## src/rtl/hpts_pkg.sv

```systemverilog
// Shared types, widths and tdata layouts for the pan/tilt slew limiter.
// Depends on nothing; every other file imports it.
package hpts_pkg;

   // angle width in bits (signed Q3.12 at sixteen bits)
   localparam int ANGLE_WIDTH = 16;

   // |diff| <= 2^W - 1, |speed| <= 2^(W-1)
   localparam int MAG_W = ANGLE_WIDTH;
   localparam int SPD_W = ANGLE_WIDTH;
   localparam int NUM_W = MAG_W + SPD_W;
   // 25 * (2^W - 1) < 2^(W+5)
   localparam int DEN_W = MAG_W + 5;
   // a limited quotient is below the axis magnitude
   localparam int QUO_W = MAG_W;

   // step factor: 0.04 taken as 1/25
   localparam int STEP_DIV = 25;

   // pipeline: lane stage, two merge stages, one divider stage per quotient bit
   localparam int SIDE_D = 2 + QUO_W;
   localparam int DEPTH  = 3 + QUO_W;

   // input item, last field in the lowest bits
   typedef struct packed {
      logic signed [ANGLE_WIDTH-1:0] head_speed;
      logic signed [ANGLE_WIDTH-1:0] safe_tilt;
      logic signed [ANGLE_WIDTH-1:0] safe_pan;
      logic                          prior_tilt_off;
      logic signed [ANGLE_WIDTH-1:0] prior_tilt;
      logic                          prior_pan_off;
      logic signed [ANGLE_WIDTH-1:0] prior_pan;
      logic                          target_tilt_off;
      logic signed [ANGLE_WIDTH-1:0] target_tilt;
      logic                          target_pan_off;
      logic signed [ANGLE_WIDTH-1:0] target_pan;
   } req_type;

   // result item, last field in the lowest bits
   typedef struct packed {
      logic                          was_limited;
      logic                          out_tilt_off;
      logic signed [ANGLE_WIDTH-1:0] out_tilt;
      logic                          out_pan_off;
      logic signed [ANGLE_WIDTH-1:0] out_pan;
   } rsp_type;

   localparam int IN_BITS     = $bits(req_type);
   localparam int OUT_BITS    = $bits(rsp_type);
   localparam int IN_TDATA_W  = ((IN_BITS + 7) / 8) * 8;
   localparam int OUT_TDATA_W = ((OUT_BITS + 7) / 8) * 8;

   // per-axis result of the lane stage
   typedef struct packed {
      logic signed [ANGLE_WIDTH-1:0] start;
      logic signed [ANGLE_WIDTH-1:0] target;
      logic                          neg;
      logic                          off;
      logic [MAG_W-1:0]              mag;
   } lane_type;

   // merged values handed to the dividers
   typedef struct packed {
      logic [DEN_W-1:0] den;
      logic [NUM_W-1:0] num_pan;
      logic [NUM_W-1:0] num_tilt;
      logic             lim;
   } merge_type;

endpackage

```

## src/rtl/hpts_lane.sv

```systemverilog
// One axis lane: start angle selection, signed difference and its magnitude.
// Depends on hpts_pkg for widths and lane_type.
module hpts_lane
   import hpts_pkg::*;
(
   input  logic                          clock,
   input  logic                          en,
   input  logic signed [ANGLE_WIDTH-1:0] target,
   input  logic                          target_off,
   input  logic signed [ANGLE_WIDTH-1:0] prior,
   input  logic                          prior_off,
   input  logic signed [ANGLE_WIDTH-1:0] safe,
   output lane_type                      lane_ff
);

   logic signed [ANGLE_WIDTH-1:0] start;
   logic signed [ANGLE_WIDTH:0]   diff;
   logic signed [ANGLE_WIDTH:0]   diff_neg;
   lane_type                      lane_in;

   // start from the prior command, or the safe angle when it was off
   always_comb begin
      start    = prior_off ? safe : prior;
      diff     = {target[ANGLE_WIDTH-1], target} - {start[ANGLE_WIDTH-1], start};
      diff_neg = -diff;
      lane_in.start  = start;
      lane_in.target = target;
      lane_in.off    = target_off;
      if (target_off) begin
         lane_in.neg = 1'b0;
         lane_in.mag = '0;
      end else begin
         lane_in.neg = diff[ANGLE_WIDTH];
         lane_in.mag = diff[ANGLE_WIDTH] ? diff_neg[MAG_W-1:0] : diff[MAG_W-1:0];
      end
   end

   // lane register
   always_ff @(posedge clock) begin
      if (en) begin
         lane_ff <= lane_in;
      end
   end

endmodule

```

+ + + +

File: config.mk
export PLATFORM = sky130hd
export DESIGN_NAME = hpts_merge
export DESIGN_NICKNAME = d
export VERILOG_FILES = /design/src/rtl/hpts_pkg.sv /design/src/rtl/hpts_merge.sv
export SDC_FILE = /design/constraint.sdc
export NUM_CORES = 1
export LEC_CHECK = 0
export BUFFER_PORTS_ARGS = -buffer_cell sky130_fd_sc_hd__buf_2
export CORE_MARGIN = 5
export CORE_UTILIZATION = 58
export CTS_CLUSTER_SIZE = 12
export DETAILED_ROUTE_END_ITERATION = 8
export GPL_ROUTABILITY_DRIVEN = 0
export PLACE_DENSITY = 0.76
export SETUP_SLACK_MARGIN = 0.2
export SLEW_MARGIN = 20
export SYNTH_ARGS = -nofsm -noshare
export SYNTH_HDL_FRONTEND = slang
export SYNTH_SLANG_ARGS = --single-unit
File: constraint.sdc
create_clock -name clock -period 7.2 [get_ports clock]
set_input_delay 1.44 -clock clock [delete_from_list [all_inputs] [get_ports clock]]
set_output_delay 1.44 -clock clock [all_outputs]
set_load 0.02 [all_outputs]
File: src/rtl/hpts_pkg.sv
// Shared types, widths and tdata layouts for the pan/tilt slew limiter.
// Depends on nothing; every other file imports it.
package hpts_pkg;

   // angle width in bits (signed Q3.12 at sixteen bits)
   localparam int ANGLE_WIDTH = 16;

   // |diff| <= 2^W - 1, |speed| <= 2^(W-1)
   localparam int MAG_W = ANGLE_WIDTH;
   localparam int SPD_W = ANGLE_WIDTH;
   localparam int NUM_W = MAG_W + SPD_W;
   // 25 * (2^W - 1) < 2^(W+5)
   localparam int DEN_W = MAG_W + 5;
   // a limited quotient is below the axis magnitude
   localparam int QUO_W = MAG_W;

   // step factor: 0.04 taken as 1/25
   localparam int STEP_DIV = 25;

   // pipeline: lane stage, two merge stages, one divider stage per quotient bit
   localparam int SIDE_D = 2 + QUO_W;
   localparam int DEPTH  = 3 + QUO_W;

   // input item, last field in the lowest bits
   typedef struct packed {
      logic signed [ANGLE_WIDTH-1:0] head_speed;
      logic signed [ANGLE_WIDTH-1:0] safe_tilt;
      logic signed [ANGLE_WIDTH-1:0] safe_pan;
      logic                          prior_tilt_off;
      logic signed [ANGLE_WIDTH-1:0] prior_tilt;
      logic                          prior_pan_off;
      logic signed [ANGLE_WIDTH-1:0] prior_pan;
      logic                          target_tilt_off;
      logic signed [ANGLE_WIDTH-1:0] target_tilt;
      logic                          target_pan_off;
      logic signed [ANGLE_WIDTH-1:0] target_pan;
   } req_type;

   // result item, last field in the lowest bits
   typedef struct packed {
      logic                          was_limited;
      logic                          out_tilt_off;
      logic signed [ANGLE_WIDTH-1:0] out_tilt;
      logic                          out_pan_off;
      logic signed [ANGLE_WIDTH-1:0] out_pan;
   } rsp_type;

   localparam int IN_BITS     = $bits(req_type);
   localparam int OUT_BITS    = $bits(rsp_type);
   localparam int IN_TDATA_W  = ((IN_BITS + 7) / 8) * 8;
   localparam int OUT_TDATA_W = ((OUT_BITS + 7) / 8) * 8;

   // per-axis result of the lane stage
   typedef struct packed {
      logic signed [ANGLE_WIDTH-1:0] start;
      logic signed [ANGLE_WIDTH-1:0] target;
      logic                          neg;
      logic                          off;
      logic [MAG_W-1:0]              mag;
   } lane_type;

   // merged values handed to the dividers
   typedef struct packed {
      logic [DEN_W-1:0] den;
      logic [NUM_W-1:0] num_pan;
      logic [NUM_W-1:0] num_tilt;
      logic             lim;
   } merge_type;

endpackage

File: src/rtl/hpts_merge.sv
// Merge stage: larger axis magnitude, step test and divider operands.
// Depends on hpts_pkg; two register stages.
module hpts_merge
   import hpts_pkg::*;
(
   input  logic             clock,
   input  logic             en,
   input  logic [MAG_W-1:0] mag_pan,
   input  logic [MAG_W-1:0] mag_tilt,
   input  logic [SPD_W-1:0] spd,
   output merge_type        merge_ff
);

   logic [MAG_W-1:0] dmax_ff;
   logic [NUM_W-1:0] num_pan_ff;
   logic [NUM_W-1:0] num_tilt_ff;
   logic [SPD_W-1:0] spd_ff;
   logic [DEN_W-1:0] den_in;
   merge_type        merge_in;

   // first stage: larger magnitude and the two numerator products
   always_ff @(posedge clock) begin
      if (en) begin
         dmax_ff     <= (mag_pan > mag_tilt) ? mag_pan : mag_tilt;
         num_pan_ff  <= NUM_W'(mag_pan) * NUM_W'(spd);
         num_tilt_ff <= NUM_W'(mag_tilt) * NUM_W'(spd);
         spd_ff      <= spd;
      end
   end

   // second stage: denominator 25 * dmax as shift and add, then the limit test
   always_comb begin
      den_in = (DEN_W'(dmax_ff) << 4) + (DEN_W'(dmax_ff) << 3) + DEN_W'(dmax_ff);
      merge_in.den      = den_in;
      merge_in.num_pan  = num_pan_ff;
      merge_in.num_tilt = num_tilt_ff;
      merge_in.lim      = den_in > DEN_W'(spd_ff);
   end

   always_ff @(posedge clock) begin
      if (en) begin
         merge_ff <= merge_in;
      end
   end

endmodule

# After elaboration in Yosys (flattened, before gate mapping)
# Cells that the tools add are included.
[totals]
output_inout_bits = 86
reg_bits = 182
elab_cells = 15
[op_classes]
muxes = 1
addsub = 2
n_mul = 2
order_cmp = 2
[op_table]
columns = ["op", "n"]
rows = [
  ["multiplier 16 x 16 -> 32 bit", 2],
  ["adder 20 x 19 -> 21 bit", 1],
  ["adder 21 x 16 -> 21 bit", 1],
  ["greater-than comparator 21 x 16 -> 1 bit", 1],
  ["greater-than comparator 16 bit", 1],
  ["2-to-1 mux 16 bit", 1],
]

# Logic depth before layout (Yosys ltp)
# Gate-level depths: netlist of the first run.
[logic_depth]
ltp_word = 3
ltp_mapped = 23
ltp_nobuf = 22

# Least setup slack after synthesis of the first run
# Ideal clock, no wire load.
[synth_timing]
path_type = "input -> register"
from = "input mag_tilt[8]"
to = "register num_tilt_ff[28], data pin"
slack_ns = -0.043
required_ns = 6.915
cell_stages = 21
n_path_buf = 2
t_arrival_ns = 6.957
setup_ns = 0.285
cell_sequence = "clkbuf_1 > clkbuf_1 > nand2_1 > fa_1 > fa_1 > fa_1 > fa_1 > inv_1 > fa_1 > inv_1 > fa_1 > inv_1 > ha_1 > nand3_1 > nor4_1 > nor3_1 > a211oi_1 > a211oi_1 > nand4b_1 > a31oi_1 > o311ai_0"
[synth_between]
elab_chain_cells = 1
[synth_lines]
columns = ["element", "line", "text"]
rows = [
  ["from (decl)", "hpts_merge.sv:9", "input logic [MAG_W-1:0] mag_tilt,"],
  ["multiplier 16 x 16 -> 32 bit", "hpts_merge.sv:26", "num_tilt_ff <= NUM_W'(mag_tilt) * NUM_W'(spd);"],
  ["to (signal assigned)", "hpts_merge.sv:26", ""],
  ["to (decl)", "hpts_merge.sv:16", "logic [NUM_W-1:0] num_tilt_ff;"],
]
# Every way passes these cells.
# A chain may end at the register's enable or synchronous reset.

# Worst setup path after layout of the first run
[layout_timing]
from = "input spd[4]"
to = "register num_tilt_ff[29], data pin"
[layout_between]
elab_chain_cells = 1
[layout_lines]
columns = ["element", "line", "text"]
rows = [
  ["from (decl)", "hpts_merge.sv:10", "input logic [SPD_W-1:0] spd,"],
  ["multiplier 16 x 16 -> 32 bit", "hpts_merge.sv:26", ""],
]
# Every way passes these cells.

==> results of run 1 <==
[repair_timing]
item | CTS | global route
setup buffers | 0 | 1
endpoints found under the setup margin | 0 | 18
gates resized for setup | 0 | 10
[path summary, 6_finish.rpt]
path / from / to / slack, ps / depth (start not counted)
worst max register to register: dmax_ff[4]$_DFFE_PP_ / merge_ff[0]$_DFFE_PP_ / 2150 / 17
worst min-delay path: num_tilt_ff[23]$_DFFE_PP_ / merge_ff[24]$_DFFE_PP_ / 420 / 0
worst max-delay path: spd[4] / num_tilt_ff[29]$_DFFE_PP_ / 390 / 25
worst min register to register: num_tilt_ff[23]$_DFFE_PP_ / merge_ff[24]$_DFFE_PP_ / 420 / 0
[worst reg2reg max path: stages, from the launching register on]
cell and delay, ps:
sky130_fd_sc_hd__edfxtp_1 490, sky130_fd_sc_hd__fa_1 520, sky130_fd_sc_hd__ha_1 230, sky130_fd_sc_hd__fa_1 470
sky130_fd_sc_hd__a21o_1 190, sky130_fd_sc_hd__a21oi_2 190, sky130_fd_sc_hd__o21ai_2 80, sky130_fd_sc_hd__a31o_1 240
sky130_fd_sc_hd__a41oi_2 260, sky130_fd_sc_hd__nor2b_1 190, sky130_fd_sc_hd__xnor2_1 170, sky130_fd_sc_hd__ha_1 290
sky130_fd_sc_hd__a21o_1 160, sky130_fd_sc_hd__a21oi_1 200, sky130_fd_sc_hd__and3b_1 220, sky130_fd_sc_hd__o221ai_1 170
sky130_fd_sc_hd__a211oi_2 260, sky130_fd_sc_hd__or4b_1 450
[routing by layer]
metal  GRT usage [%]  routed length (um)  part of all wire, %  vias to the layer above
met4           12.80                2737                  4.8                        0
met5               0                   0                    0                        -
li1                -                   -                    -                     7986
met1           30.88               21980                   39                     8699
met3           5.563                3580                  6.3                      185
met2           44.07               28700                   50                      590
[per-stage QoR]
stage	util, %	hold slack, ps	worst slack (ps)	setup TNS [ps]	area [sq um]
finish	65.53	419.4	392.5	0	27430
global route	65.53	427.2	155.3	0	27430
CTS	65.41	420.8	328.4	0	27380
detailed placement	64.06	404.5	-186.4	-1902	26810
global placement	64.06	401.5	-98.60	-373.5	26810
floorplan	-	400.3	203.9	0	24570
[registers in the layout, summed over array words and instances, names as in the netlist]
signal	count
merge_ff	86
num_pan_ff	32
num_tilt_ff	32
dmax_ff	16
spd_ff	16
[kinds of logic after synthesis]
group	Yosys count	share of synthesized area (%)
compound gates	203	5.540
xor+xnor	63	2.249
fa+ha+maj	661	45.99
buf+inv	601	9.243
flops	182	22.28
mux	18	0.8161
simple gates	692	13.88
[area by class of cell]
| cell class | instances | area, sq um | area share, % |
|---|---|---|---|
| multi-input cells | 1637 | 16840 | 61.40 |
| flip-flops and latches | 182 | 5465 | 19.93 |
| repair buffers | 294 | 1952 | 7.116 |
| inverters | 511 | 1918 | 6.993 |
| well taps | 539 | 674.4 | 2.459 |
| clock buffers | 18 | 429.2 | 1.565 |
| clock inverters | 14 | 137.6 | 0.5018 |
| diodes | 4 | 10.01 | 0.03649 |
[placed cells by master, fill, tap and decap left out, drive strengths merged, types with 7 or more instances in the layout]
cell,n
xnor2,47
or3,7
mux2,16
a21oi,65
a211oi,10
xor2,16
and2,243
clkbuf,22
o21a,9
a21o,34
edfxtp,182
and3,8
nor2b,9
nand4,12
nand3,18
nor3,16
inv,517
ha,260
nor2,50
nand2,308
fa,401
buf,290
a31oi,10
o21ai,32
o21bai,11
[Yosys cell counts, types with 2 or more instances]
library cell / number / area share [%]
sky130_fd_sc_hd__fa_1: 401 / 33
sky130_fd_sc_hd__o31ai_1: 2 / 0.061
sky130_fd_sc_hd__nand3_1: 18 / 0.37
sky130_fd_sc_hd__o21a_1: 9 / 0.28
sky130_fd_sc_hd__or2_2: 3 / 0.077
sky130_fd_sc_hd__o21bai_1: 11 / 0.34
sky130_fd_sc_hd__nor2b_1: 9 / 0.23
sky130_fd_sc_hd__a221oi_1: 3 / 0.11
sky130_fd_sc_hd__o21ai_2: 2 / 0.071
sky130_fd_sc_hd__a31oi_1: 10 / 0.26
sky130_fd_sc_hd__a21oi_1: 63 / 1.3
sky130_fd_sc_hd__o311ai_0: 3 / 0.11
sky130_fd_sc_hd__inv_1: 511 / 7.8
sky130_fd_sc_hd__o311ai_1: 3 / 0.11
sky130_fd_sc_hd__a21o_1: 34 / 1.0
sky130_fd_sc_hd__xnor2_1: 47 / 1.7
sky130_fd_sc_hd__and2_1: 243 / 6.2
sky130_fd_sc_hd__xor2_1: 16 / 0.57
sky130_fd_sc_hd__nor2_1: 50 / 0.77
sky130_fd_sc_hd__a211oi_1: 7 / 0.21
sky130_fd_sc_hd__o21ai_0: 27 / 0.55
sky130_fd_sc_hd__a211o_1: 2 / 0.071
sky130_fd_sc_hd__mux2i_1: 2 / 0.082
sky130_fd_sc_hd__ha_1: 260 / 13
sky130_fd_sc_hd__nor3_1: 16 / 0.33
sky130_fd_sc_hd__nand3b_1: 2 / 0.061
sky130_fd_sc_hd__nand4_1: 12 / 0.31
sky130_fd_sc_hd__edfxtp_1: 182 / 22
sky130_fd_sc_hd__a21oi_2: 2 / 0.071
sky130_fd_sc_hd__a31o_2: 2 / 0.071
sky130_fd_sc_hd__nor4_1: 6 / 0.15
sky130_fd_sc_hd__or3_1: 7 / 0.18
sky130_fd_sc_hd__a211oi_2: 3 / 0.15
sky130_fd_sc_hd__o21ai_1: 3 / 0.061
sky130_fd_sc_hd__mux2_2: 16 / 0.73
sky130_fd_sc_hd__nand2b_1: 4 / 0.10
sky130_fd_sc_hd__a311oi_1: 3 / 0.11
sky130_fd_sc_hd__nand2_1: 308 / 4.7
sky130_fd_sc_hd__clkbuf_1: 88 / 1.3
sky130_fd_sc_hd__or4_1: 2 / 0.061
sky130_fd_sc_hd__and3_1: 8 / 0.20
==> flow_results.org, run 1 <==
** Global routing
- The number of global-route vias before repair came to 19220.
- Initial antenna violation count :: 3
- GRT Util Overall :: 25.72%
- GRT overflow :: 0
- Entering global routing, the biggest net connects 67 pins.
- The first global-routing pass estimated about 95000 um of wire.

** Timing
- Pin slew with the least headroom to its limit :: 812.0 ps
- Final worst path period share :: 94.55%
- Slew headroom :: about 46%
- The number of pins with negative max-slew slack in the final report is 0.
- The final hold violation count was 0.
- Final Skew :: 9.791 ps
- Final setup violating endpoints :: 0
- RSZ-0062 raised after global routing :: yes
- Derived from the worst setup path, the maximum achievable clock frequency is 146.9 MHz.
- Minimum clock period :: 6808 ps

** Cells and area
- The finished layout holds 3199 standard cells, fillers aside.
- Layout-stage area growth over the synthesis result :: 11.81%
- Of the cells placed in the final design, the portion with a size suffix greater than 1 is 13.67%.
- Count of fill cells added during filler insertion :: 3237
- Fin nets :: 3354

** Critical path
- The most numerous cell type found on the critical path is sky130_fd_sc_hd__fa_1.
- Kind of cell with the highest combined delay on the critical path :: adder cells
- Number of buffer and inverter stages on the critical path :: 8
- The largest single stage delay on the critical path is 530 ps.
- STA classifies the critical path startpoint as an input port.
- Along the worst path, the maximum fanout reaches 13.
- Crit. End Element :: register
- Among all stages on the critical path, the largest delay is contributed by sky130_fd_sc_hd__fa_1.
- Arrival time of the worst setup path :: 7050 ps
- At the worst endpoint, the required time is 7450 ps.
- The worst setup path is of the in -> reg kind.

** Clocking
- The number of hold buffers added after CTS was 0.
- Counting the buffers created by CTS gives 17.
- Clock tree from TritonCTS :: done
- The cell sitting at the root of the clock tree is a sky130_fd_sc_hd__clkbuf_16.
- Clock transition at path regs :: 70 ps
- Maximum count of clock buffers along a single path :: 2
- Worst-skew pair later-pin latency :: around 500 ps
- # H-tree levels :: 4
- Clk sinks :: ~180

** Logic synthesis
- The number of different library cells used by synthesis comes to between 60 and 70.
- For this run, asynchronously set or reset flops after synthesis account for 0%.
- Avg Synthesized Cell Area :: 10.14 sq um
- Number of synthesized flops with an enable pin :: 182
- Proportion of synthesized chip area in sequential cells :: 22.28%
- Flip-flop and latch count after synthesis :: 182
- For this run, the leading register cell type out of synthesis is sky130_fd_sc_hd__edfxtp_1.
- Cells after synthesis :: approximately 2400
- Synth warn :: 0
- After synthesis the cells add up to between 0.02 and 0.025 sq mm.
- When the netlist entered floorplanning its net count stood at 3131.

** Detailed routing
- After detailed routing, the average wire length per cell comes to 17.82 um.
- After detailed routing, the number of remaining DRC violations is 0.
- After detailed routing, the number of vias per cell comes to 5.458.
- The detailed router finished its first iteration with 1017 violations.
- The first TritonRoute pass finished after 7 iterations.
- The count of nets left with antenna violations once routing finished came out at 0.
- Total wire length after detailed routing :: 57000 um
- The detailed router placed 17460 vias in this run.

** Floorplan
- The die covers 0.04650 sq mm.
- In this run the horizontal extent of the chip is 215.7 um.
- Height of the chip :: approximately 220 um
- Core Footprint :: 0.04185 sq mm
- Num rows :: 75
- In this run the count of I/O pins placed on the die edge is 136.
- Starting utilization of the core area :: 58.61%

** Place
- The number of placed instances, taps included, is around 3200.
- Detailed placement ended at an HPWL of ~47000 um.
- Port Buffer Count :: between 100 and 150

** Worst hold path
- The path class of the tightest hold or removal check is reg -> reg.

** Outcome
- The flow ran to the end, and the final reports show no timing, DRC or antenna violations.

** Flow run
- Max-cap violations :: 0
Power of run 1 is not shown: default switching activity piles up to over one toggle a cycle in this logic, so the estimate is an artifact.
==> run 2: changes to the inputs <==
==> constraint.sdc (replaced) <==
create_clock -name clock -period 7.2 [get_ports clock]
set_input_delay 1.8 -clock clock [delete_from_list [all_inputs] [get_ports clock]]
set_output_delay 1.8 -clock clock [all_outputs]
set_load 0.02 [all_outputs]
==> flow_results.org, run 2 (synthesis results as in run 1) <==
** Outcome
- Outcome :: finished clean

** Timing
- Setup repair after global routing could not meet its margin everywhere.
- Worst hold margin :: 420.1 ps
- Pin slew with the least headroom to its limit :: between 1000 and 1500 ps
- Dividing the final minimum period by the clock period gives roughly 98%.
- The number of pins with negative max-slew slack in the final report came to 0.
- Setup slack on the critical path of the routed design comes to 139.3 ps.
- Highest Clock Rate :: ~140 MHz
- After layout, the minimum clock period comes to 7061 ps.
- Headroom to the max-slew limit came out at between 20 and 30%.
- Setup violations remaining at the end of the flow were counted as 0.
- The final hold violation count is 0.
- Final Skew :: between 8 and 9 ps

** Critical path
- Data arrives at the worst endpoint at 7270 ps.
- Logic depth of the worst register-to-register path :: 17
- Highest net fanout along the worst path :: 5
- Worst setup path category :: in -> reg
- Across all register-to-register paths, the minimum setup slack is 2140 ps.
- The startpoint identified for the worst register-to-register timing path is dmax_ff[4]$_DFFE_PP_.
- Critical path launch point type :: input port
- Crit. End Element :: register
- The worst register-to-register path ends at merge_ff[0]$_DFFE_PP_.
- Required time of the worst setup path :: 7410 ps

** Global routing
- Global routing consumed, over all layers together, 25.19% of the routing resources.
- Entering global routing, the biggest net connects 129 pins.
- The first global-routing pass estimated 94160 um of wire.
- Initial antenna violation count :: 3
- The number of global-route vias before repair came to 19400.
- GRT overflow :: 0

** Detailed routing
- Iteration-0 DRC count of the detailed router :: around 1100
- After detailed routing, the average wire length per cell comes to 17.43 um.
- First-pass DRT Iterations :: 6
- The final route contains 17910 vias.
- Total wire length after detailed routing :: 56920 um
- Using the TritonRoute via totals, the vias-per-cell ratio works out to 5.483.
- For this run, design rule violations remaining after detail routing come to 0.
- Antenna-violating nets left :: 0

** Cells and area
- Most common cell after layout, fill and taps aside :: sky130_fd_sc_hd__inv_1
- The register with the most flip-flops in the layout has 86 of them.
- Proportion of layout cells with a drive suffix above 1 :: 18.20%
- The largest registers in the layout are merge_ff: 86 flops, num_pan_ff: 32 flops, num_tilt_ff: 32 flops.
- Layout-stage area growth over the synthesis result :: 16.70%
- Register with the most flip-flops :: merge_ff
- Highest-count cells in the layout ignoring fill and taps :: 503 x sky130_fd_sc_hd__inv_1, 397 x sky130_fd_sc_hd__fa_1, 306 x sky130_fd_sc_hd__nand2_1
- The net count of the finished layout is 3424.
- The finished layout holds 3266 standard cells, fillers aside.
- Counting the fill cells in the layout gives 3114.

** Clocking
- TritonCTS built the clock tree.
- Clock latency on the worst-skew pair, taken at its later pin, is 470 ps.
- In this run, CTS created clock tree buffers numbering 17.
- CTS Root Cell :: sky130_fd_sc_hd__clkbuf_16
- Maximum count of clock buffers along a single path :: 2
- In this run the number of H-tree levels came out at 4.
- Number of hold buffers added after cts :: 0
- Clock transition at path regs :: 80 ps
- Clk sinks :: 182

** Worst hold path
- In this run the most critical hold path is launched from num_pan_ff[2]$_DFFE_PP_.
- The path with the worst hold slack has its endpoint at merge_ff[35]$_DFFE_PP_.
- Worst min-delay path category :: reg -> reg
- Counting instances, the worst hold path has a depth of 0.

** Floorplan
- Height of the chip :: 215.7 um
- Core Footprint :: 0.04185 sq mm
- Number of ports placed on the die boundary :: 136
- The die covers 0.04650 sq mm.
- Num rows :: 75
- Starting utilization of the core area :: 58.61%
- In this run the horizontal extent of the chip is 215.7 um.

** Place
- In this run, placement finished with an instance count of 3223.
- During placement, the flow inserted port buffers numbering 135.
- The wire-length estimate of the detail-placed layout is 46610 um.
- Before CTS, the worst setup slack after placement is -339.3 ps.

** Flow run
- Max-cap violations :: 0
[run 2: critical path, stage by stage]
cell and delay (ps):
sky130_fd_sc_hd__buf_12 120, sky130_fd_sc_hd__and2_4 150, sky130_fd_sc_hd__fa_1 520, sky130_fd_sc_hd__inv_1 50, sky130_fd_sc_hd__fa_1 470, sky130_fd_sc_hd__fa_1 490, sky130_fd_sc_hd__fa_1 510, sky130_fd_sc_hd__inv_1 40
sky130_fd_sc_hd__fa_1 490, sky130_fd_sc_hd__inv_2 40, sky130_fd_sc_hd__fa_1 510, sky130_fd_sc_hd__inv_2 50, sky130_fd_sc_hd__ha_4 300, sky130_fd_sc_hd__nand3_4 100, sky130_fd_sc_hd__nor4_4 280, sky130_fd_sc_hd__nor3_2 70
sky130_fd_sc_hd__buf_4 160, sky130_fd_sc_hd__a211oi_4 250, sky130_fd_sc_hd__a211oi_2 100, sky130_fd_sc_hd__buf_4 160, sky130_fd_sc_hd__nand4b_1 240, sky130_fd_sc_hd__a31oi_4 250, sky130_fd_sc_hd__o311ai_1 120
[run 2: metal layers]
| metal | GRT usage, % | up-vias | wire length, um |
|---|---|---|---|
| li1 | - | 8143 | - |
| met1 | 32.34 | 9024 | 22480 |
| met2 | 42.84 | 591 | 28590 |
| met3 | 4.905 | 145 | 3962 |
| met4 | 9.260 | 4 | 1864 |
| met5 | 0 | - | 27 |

+ + + +

Action item -
Copy out, from the records above, every line that holds the string "chip".

Reply to the task -
- Proportion of synthesized chip area in sequential cells :: 22.28%
- In this run the horizontal extent of the chip is 215.7 um.
- Height of the chip :: approximately 220 um
- Height of the chip :: 215.7 um
- In this run the horizontal extent of the chip is 215.7 um.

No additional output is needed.